● **Available data**
[Start of section]
`src/vic_defines.vh`:
```
// Constants for the vectored interrupt controller: register offsets,
// bit positions, reset values, vectors and timing counts.
// Assumes inclusion by bare name from the design files of this block.
`ifndef VIC_DEFINES_VH
`define VIC_DEFINES_VH

// Register indices on the plain register port (3-bit address).
`define VIC_ADDR_CTRL_A        3'h0
`define VIC_ADDR_CTRL_B        3'h1
`define VIC_ADDR_MISC_ONE      3'h2
`define VIC_ADDR_STATUS        3'h3

// Control register A: master enable, pin enable and pin flag.
`define VIC_BIT_MASTER_EN      0
`define VIC_BIT_PIN_EN         1
`define VIC_BIT_PIN_FLAG       4
// Misc control register one: edge-select bits.
`define VIC_BIT_EDGE_LOW       6
`define VIC_BIT_EDGE_HIGH      7

// Edge-select encodings.
`define VIC_EDGE_OFF           2'b00
`define VIC_EDGE_RISE          2'b01
`define VIC_EDGE_FALL          2'b10
`define VIC_EDGE_BOTH          2'b11

// Source indices in fixed priority order, lowest index wins.
`define VIC_SRC_PIN            0
`define VIC_SRC_MAX            5

// Vector table: base vector and spacing of four program words.
`define VIC_VEC_BASE           8'h04
`define VIC_VEC_STEP           8'h04

// Latency from sampling to vector jump, in instruction cycles.
`define VIC_LAT_NORMAL         2'h2
`define VIC_LAT_WAKE           2'h3

`define VIC_RESET_BYTE         8'h00

`endif

```
`src/vic_top.v`:
```
// Vectored interrupt controller: flags, enables, priority, vector hand-off.
// Assumes a core that honours take_out/vector_out, pulses vec_ack_in when
// it jumps, and reports stack-full, sleep and phase-two pulses.
//
// Contract
// - Source events set their request flag.
// - Master enable low blocks all servicing.
// - Per-source enable bits gate servicing.
// - Accept pushes PC then loads vector.
// - Return pops saved PC back.
// - Service entry clears master enable.
// - Flags still latch while master disabled.
// - Stack full blocks acknowledge; flag stays.
// - Normal jump after two or three cycles.
// - Wake jump three cycles after wake.
// - Requests sampled at next phase-two pulse.
// - Four-source priority and vectors 04H-10H.
// - Five-source priority and vectors 04H-14H.
// - External request always wins ties.
// - External needs master, pin enable, edge.
// - Edge-select bits 6/7 choose trigger.
// - Servicing external clears its flag.
// - Flag stays set while disabled.
// - Master enable bit 0, resets zero.
//
// Decided for this implementation: the placing of the registers and the address-and-strobe port.
`timescale 1ns/1ps
`default_nettype none
`include "vic_defines.vh"

module vic_top
#(
  parameter FIVE_SRC = 1  // 1: five sources, 0: four sources.
)
(
  input  wire       sys_clk_in,          // System clock, 250 MHz.
  input  wire       reset_n_in,          // Synchronous reset, active low.
  input  wire [2:0] reg_addr_in,         // Register index.
  input  wire [7:0] reg_wdata_in,        // Write data.
  input  wire       reg_wr_in,           // Write strobe.
  input  wire       reg_rd_in,           // Read strobe.
  output reg  [7:0] reg_rdata_out,       // Read data, one cycle after strobe.
  input  wire       port_a_line_three_in,   // External request pin.
  input  wire       timer0_ovf_in,       // Timer 0 overflow pulse.
  input  wire       timer1_ovf_in,       // Timer 1 overflow pulse.
  input  wire       conv_done_in,        // Conversion complete pulse.
  input  wire       time_base_in,        // Time base event pulse.
  input  wire       phase_two_pulse_in,  // Core phase-two pulse.
  input  wire       instr_cycle_in,      // One pulse per instruction cycle.
  input  wire       stack_full_in,       // Core return stack is full.
  input  wire       sleep_in,            // Core is in sleep or idle.
  input  wire       reti_in,             // Core executes return-from-interrupt.
  input  wire       vec_ack_in,          // Core accepts the vector.
  output reg        take_out,            // Request to push PC and jump.
  output reg  [7:0] vector_out,          // Vector address.
  output reg        push_pc_out,         // Push PC pulse on acceptance.
  output reg        pop_pc_out,          // Pop PC pulse on return.
  output reg        wake_out             // Wake request to the core.
);

  // Active source count; vectors are spaced four words apart.
  localparam [2:0] NSRC = FIVE_SRC ? 3'h5 : 3'h4;

  // Dispatch states.
  localparam [1:0] ST_IDLE = 2'h0;
  localparam [1:0] ST_WAIT = 2'h1;
  localparam [1:0] ST_TAKE = 2'h2;

  reg        master_irq_enable;     // Global enable.
  reg  [4:0] src_enable;            // Per-source enables, priority order.
  reg  [4:0] src_flag;              // Per-source request flags.
  reg  [1:0] edge_sel;              // Edge-select {high, low}.
  reg  [5:0] misc_spare;            // Remaining bits of misc register one.
  reg  [4:0] sampled;               // Requests latched at phase two.
  reg  [1:0] state;                 // Dispatch state.
  reg  [1:0] lat_cnt;               // Instruction cycles left before jump.
  reg  [2:0] win_idx;               // Winner held across the wait.
  reg        wake_pend;             // Dispatch started from sleep.
  wire       pin_edge;              // Qualified pin edge pulse.
  wire [4:0] src_event;             // Events in priority order.
  wire [4:0] live_mask;             // Sources present in this variant.
  wire [4:0] gated;                 // Sampled requests passing all gates.
  wire [2:0] pick;                  // Priority winner index.
  wire       pick_any;              // Some request wins.
  wire       accept;                // Core takes the vector this cycle.
  reg  [7:0] next_rdata;            // Read mux value.
  reg  [4:0] clr_mask;              // Flags cleared by hardware this cycle.

  // Priority order: pin, timer 0, timer 1 (five-source only), conversion, time base.
  assign src_event = FIVE_SRC ?
    {time_base_in, conv_done_in, timer1_ovf_in, timer0_ovf_in, pin_edge} :
    {1'b0, time_base_in, conv_done_in, timer0_ovf_in, pin_edge};
  assign live_mask = FIVE_SRC ? 5'h1f : 5'h0f;

  // Master, per-source enable and stack state gate what the picker sees.
  assign gated = (master_irq_enable && !stack_full_in) ?
                 (sampled & src_flag & src_enable & live_mask) : 5'h00;
  assign accept = (state == ST_TAKE) && vec_ack_in;

  vic_pin_sync u_pin
  (
    .sys_clk_in   (sys_clk_in),
    .reset_n_in   (reset_n_in),
    .pin_in       (port_a_line_three_in),
    .edge_sel_in  (edge_sel),
    .edge_hit_out (pin_edge)
  );

  vic_prio u_prio
  (
    .req_in     (gated),
    .winner_out (pick),
    .any_out    (pick_any)
  );

  // Hardware clear of the winner on acceptance.
  always @*
  begin
    clr_mask = 5'h00;
    if (accept)
    begin
      clr_mask[win_idx] = 1'b1;
    end
  end

  // Register file writes and flag maintenance; event sets win over any clear.
  always @(posedge sys_clk_in)
  begin
    if (!reset_n_in)
    begin
      master_irq_enable <= 1'b0;
      src_enable        <= 5'h00;
      src_flag          <= 5'h00;
      edge_sel          <= `VIC_EDGE_OFF;
      misc_spare        <= 6'h00;
    end
    else
    begin
      src_flag <= (src_flag & ~clr_mask) | (src_event & live_mask);
      if (reg_wr_in)
      begin
        case (reg_addr_in)
          `VIC_ADDR_CTRL_A:
          begin
            master_irq_enable <= reg_wdata_in[`VIC_BIT_MASTER_EN];
            src_enable[1:0]   <= reg_wdata_in[2:1];
            // Software may clear or set flags; a same-cycle event still sets.
            src_flag[1:0] <= (reg_wdata_in[5:4] & ~clr_mask[1:0]) | src_event[1:0];
            if (FIVE_SRC)
            begin
              src_enable[2] <= reg_wdata_in[3];
              src_flag[2]   <= (reg_wdata_in[6] & ~clr_mask[2]) | src_event[2];
            end
            else
            begin
              src_enable[2] <= reg_wdata_in[3];
              src_flag[2]   <= (reg_wdata_in[6] & ~clr_mask[2]) | src_event[2];
            end
          end
          `VIC_ADDR_CTRL_B:
          begin
            src_enable[4:3] <= reg_wdata_in[1:0] & live_mask[4:3];
            src_flag[4:3]   <= ((reg_wdata_in[5:4] & ~clr_mask[4:3]) | src_event[4:3])
                               & live_mask[4:3];
          end
          `VIC_ADDR_MISC_ONE:
          begin
            edge_sel   <= {reg_wdata_in[`VIC_BIT_EDGE_HIGH],
                           reg_wdata_in[`VIC_BIT_EDGE_LOW]};
            misc_spare <= reg_wdata_in[5:0];
          end
          default:
          begin
            edge_sel <= edge_sel;
          end
        endcase
      end
      if (accept)
      begin
        master_irq_enable <= 1'b0;
      end
    end
  end

  // Read data one cycle after the strobe; unmapped indices read zero.
  always @*
  begin
    next_rdata = `VIC_RESET_BYTE;
    case (reg_addr_in)
      `VIC_ADDR_CTRL_A:
        next_rdata = {1'b0, src_flag[2:0], src_enable[2:0], master_irq_enable};
      `VIC_ADDR_CTRL_B:
        next_rdata = {2'b00, src_flag[4:3], 2'b00, src_enable[4:3]};
      `VIC_ADDR_MISC_ONE:
        next_rdata = {edge_sel[1], edge_sel[0], misc_spare};
      `VIC_ADDR_STATUS:
        next_rdata = {state, take_out, wake_pend, 1'b0, win_idx};
      default:
        next_rdata = `VIC_RESET_BYTE;
    endcase
  end

  // Sampling, latency count and vector hand-off.
  always @(posedge sys_clk_in)
  begin
    if (!reset_n_in)
    begin
      reg_rdata_out <= `VIC_RESET_BYTE;
      sampled       <= 5'h00;
      state         <= ST_IDLE;
      lat_cnt       <= 2'h0;
      win_idx       <= 3'h0;
      wake_pend     <= 1'b0;
      take_out      <= 1'b0;
      vector_out    <= `VIC_VEC_BASE;
      push_pc_out   <= 1'b0;
      pop_pc_out    <= 1'b0;
      wake_out      <= 1'b0;
    end
    else
    begin
      reg_rdata_out <= reg_rd_in ? next_rdata : `VIC_RESET_BYTE;
      pop_pc_out    <= reti_in;
      push_pc_out   <= accept;
      // Pending enabled flags wake a sleeping core regardless of master enable.
      wake_out <= sleep_in && |(src_flag & src_enable & live_mask);
      if (phase_two_pulse_in)
      begin
        sampled <= src_flag;
      end
      case (state)
        ST_IDLE:
        begin
          if (pick_any && phase_two_pulse_in)
          begin
            win_idx   <= pick;
            wake_pend <= sleep_in;
            lat_cnt   <= sleep_in ? `VIC_LAT_WAKE : `VIC_LAT_NORMAL;
            state     <= ST_WAIT;
          end
        end
        ST_WAIT:
        begin
          // Sleep holds the count; it starts after wake-up.
          if (instr_cycle_in && !sleep_in)
          begin
            if (lat_cnt == 2'h1)
            begin
              if (stack_full_in || !master_irq_enable)
              begin
                state <= ST_IDLE;
              end
              else
              begin
                take_out   <= 1'b1;
                vector_out <= `VIC_VEC_BASE + {3'h0, win_idx, 2'b00};
                state      <= ST_TAKE;
              end
            end
            lat_cnt <= lat_cnt - 2'h1;
          end
        end
        ST_TAKE:
        begin
          if (vec_ack_in)
          begin
            take_out  <= 1'b0;
            wake_pend <= 1'b0;
            state     <= ST_IDLE;
          end
        end
        default:
        begin
          state <= ST_IDLE;
        end
      endcase
    end
  end

endmodule
`default_nettype wire

```
`src/vic_pin_sync.v`:
```
// Pin synchroniser and edge qualifier for the external request line.
// Assumes the pin is asynchronous to sys_clk_in.
`timescale 1ns/1ps
`default_nettype none
`include "vic_defines.vh"

module vic_pin_sync
(
  input  wire       sys_clk_in,      // System clock.
  input  wire       reset_n_in,      // Synchronous reset, active low.
  input  wire       pin_in,          // Raw asynchronous pin level.
  input  wire [1:0] edge_sel_in,     // Edge-select code.
  output reg        edge_hit_out     // One-cycle pulse on a qualifying edge.
);

  reg       sync_a;   // First stage, read only by sync_b.
  reg       sync_b;   // Second stage.
  reg       sync_c;   // Third stage.
  reg       level;    // Filtered level, changes once stages two and three agree.
  wire      agree;    // Stages two and three hold the same value.
  wire      rise;     // Filtered level goes high.
  wire      fall;     // Filtered level goes low.

  assign agree = (sync_b == sync_c);
  assign rise  = agree && sync_c && !level;
  assign fall  = agree && !sync_c && level;

  // Three-stage synchroniser and edge decode; edges are qualified by the select code.
  always @(posedge sys_clk_in)
  begin
    if (!reset_n_in)
    begin
      sync_a       <= 1'b0;
      sync_b       <= 1'b0;
      sync_c       <= 1'b0;
      level        <= 1'b0;
      edge_hit_out <= 1'b0;
    end
    else
    begin
      sync_a <= pin_in;
      sync_b <= sync_a;
      sync_c <= sync_b;
      if (agree)
      begin
        level <= sync_c;
      end
      // Code 00 disables the pin entirely.
      case (edge_sel_in)
        `VIC_EDGE_RISE: edge_hit_out <= rise;
        `VIC_EDGE_FALL: edge_hit_out <= fall;
        `VIC_EDGE_BOTH: edge_hit_out <= rise | fall;
        default:        edge_hit_out <= 1'b0;
      endcase
    end
  end

endmodule
`default_nettype wire

```
`src/vic_prio.v`:
```
// Fixed-priority picker: lowest-numbered requesting source wins.
// Assumes requests are already gated by enables.
`timescale 1ns/1ps
`default_nettype none
`include "vic_defines.vh"

module vic_prio
(
  input  wire [4:0] req_in,      // Gated requests, bit 0 highest priority.
  output reg  [2:0] winner_out,  // Index of winning source.
  output reg        any_out      // At least one request.
);

  integer i;  // Scan index.

  // Scan from highest to lowest so the last hit, the lowest index, wins.
  always @*
  begin
    winner_out = 3'h0;
    any_out    = 1'b0;
    for (i = `VIC_SRC_MAX - 1; i >= 0; i = i - 1)
    begin
      if (req_in[i])
      begin
        winner_out = i[2:0];
        any_out    = 1'b1;
      end
    end
  end

endmodule
`default_nettype wire

```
[End of section]
● **What is required**
Every line of the entries above that includes "address" should be copied.

● **Solution for this problem**
// Register indices on the plain register port (3-bit address).
// Decided for this implementation: the placing of the registers and the address-and-strobe port.
  output reg  [7:0] vector_out,          // Vector address.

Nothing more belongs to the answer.